AFAD Çalışanları Sendikası (AFAD-SEN) Genel Başkanı Ayhan Çelik, Afet ve Acil Durum (AFAD) çalışanlarının tazminat istediğini söyledi.
Yazılı bir açıklama yapan AFAD-SEN Genel Başkanı Ayhan Çelik, afet ile mücadelenin tüm dünyada geliştiğini ve her geçen gün bu mücadelenin öneminin daha da çok anlaşıldığını ifade etti. İnsanlığın gelmiş olduğu bilgi ve teknoloji düzeyinin doğal afetleri önlemeye yetmediğini vurgulayan Ayhan Çelik; “Afet öncesinde, toplumun en az zararla ve fiziksel kayıpla kurtulabilmesi için gereken teknik ve idari önlemleri alınabilir. Afet sonrasında ise, mümkün olan en fazla sayıdaki insanı kurtarmak ve afetlerin doğurabileceği ek tehlike ve risklere karşı insan canını ve malını korumak hayati ve prestijli bir önemdir” dedi.
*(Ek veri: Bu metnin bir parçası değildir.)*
## config.mk

```make
export PLATFORM = sky130hd
export DESIGN_NAME = load_store_unit
export DESIGN_NICKNAME = d
export VERILOG_FILES = /design/src/rtl/load_store_unit.sv
export SDC_FILE = /design/constraint.sdc
export NUM_CORES = 1
export LEC_CHECK = 0
export ABC_CLOCK_PERIOD_IN_PS = 3200
export CORE_UTILIZATION = 45
export DETAILED_ROUTE_END_ITERATION = 10
export GPL_TIMING_DRIVEN = 0
export HOLD_SLACK_MARGIN = 0.02
export PLACE_DENSITY_LB_ADDON = 0.08
export SLEW_MARGIN = 20
export SYNTH_ARGS = -nofsm -noshare
export SYNTH_HDL_FRONTEND = slang
export SYNTH_SLANG_ARGS = --single-unit
```

## constraint.sdc

```tcl
create_clock -name clk -period 3.2 [get_ports clk]
set_input_delay 0.64 -clock clk [delete_from_list [all_inputs] [get_ports clk]]
set_output_delay 0.64 -clock clk [all_outputs]
set_load 0.01 [all_outputs]
```
`src/rtl/musa_chk_pkg.sv`:
```
// rtl/musa_chk_pkg.sv - shared rule type, control bit indices, opcodes and window clamp
package musa_chk_pkg;

    localparam int CTRL_W = 10;

    localparam int CTRL_REG_DST    = 0;
    localparam int CTRL_MEM_READ   = 1;
    localparam int CTRL_MEM_TO_REG = 2;
    localparam int CTRL_MEM_WRITE  = 3;
    localparam int CTRL_REG_WRITE  = 4;
    localparam int CTRL_DATA_A_S   = 5;
    localparam int CTRL_DATA_B_S   = 6;
    localparam int CTRL_PC_SRC     = 7;
    localparam int CTRL_POP        = 8;
    localparam int CTRL_PUSH       = 9;

    localparam logic [5:0] OP_RTYPE = 6'h00;
    localparam logic [5:0] OP_ADDI  = 6'h08;
    localparam logic [5:0] OP_LW    = 6'h23;
    localparam logic [5:0] OP_SW    = 6'h2B;
    localparam logic [5:0] FN_MULT  = 6'h18;
    localparam logic [5:0] FN_DIV   = 6'h1A;

    typedef struct packed {
        logic              en;
        logic [5:0]        opcode;
        logic [5:0]        funct;
        logic              funct_care;
        logic [CTRL_W-1:0] mask;
        logic [2:0]        win_min;
        logic [2:0]        win_max;
    } rule_t;

    // A zero window start is promoted to 1; an inverted or oversized window
    // collapses to [min(min,max_lat), max_lat].
    function automatic rule_t clamp_window(input rule_t r, input int max_lat);
        rule_t      o;
        logic [2:0] lim;
        o   = r;
        lim = 3'(max_lat);
        if (o.win_min == 3'd0) o.win_min = 3'd1;
        if ((o.win_max < o.win_min) || (o.win_max > lim)) begin
            o.win_max = lim;
            if (o.win_min > lim) o.win_min = lim;
        end
        return o;
    endfunction

endpackage

```
`src/rtl/chk_rule_tracker.sv`:
```
// rtl/chk_rule_tracker.sv - one rule slot: rule register, trigger match, age vector, violation strobe
module chk_rule_tracker
    import musa_chk_pkg::*;
#(
    parameter int MAX_LAT = 4
) (
    input  logic              clk,
    input  logic              rst,
    input  logic              inst_valid,
    input  logic [5:0]        opcode,
    input  logic [5:0]        funct,
    input  logic [CTRL_W-1:0] ctrl,
    input  logic              cfg_we,
    input  rule_t             cfg_rule,
    output logic              fire,
    output logic              sat,
    output logic              viol
);

    rule_t              rule_q;
    logic [MAX_LAT:1]   pend_q;
    logic [MAX_LAT:0]   age;
    logic [MAX_LAT:0]   hit;
    logic [MAX_LAT-1:0] keep;
    logic               sat_now;
    logic               viol_d;

    // Match, in-window satisfaction, expiry at age max and the surviving entries
    always_comb begin
        fire    = rule_q.en && inst_valid && (opcode == rule_q.opcode) &&
                  (!rule_q.funct_care || (funct == rule_q.funct));
        sat_now = ((ctrl & rule_q.mask) == rule_q.mask);
        age     = {pend_q, fire};
        hit     = '0;
        keep    = '0;
        viol_d  = 1'b0;
        for (int k = 0; k <= MAX_LAT; k++) begin
            if ((k >= int'(rule_q.win_min)) && (k <= int'(rule_q.win_max)))
                hit[k] = age[k] & sat_now;
            if (k == int'(rule_q.win_max))
                viol_d = age[k] & ~hit[k];
        end
        for (int k = 0; k < MAX_LAT; k++) begin
            if (k < int'(rule_q.win_max))
                keep[k] = age[k] & ~hit[k];
        end
        sat = |hit;
    end

    // Rule register and age shift; a config write flushes everything in flight
    always_ff @(posedge clk or posedge rst) begin
        if (rst) begin
            rule_q <= '0;
            pend_q <= '0;
            viol   <= 1'b0;
        end else if (cfg_we) begin
            rule_q <= clamp_window(cfg_rule, MAX_LAT);
            pend_q <= '0;
            viol   <= 1'b0;
        end else begin
            pend_q <= keep;
            viol   <= viol_d;
        end
    end

endmodule

```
Van depremi ile Soma ve Karaman’daki maden kazalarına dikkat çeken Ayhan Çelik; “Van depremine, Soma ve Karaman madenlerine ve Suriyeli mülteciler konusundaki somut olaylara bakıldığında, ekonomik ve sosyal kayıpların en düşük düzeyde kalması, yaraların bir an önce sarılması, güvenli ve gelişmiş yeni bir yaşam çevresi oluşturulması ve hayatın bir an önce normal hale getirilmesi için canla başla mücadele eden AFAD personelinin ulusal ve uluslararası imajı daha net algılanacaktır. AFAD çalışanları 5902 Sayılı Kanun’undaki bazı eksikliklerin günün ihtiyaç ve gelişmelerine paralel olarak giderileceği beklentisini taşırken, 28.01.2014 tarih ve 404 sayılı TBMM Başkanlığı’na verilen kanun tasarısı ile AFAD personelinin ‘Sosyal Denge Tazminatı ve Yemek Ücreti’ gibi özlük hakları da ellerinden alınmıştır. Bu tasarıdan önce birçok kurumun gözdesi durumunda olan AFAD, bu tasarının kabulünden sonra terk edilen bir gemi durumuna düşmüştür” diye konuştu.
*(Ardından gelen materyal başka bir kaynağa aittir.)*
===== src/rtl/ssd_rr_pick.sv =====
// Combinational round-robin picker: searches from last+1, wrapping, last index checked last.
module ssd_rr_pick
  import ssd_pkg::*;
#(
  parameter int unsigned N_REQ = 4,
  parameter int unsigned IDX_W = clog2_min1(N_REQ)
) (
  input  logic [N_REQ-1:0] i_pend,
  input  logic [IDX_W-1:0] i_last,
  output logic             o_any,
  output logic [IDX_W-1:0] o_pick
);

  logic [IDX_W-1:0] w_idx;

  always_comb begin
    o_any  = 1'b0;
    o_pick = '0;
    w_idx  = i_last;
    for (int unsigned k = 0; k < N_REQ; k++) begin
      // Explicit wrap so non-power-of-two counts stay in range.
      w_idx = (w_idx == IDX_W'(N_REQ - 1)) ? '0 : w_idx + 1'b1;
      if (!o_any && i_pend[w_idx]) begin
        o_any  = 1'b1;
        o_pick = w_idx;
      end
    end
  end

endmodule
AFAD personelinin depremzede konumuna getirildiğini savunan Çelik, “24 saat esasına göre çalışan, bedenini enkaz altına sokan, gerektiğinde madene giren, su altına dalan, yani her an devreye girmeye hazır bir mekanizma gönüllülüğü taşıyan AFAD personeli bir depremzede durumuna getirilmiştir. Ülkemiz, afetlerin sıkça yaşandığı bir ülkedir. 17 Ağustos Depremi, Van Depremi gibi afetlerde dünyanın tüm gözlerinin üzerimize çevrildiğine şahit olduk. Özellikli, nitelikli, yeniliklere açık ve dinamik AFAD çalışanlarına sahip olmak da, mali haklar açısından cazip ve en azından tatminkar olması ile ilintilidir. AFAD çalışanlarının nitelikli insan gücüne sahip olması için meslek olarak AFAD kurumunun cazibesinin arttırılması, teşvik edilmesi, bu doğrultuda tüm AFAD çalışanlarının mali haklarının önemli ölçüde iyileştirilmesi ile olacaktır. 5902 Sayılı Yasaya göre AFAD müdürlüklerinin afet ve acil durumla ilgili görevleri, ’Afet tehlike ve risklerini belirlemek, afet önleme ve müdahale il planlarını ilgili görevleri kurum ve kuruşlarla işbirliği ve koordinasyon içinde yapmak ve uygulamak, İl Afet ve Acil Durum Yönetimi Merkezini yönetmek, kayıp ve hasarı tespit etmek, eğitim faaliyetlerini yapmak veya yaptırmak, akreditasyon yapmak ve belgelendirmek, sivil savunma planlarını hazırlamak ve uygulamak, gerekli gıda-araç-gereç ve malzemeler için depolar kurmak ve yönetmek, seferberlik ve savaş hazırlıkları ile sivil savunma hizmetlerine ilişkin görevleri yerine getirmek, kimyasal, biyolojik, radyolojik ve nükleer maddelerin tespiti, teşhisi ve arındırması ile ilgili hizmetleri yürütmek, doğal afetler (deprem, yangın, su baskını, yer kayması, kaya düşmesi, çığ, tasman v.b) sonucu mağdur olan vatandaşlarımıza afet konutları yapmak yaptırmak, afet riski taşıyan alanları tespit etmek ve genel hayata etkili olup olmadığını incelemek gerektiğinde Bakanlar Kurulu’na ‘Afete Maruz Bölge’ kararı alınması hususunda teklif sunmak, jeolojik etüt raporları (Afet-Etüt) ile plana esas jeolojik-jeoteknik ve mikrobölgeleme etüt raporlarının düzenlenmesi’ gibi kısaca özetlenebilir. Bunca iş yükü altında olan AFAD çalışanlarının hakkı olan AFAD tazminatının zaman geciktirilmeksizin düzenleme yapılarak mağduriyetliklerinin giderilmesi için Başbakanlığımızın yasal düzenleme yapmasını talep ediyoruz” şeklinde konuştu.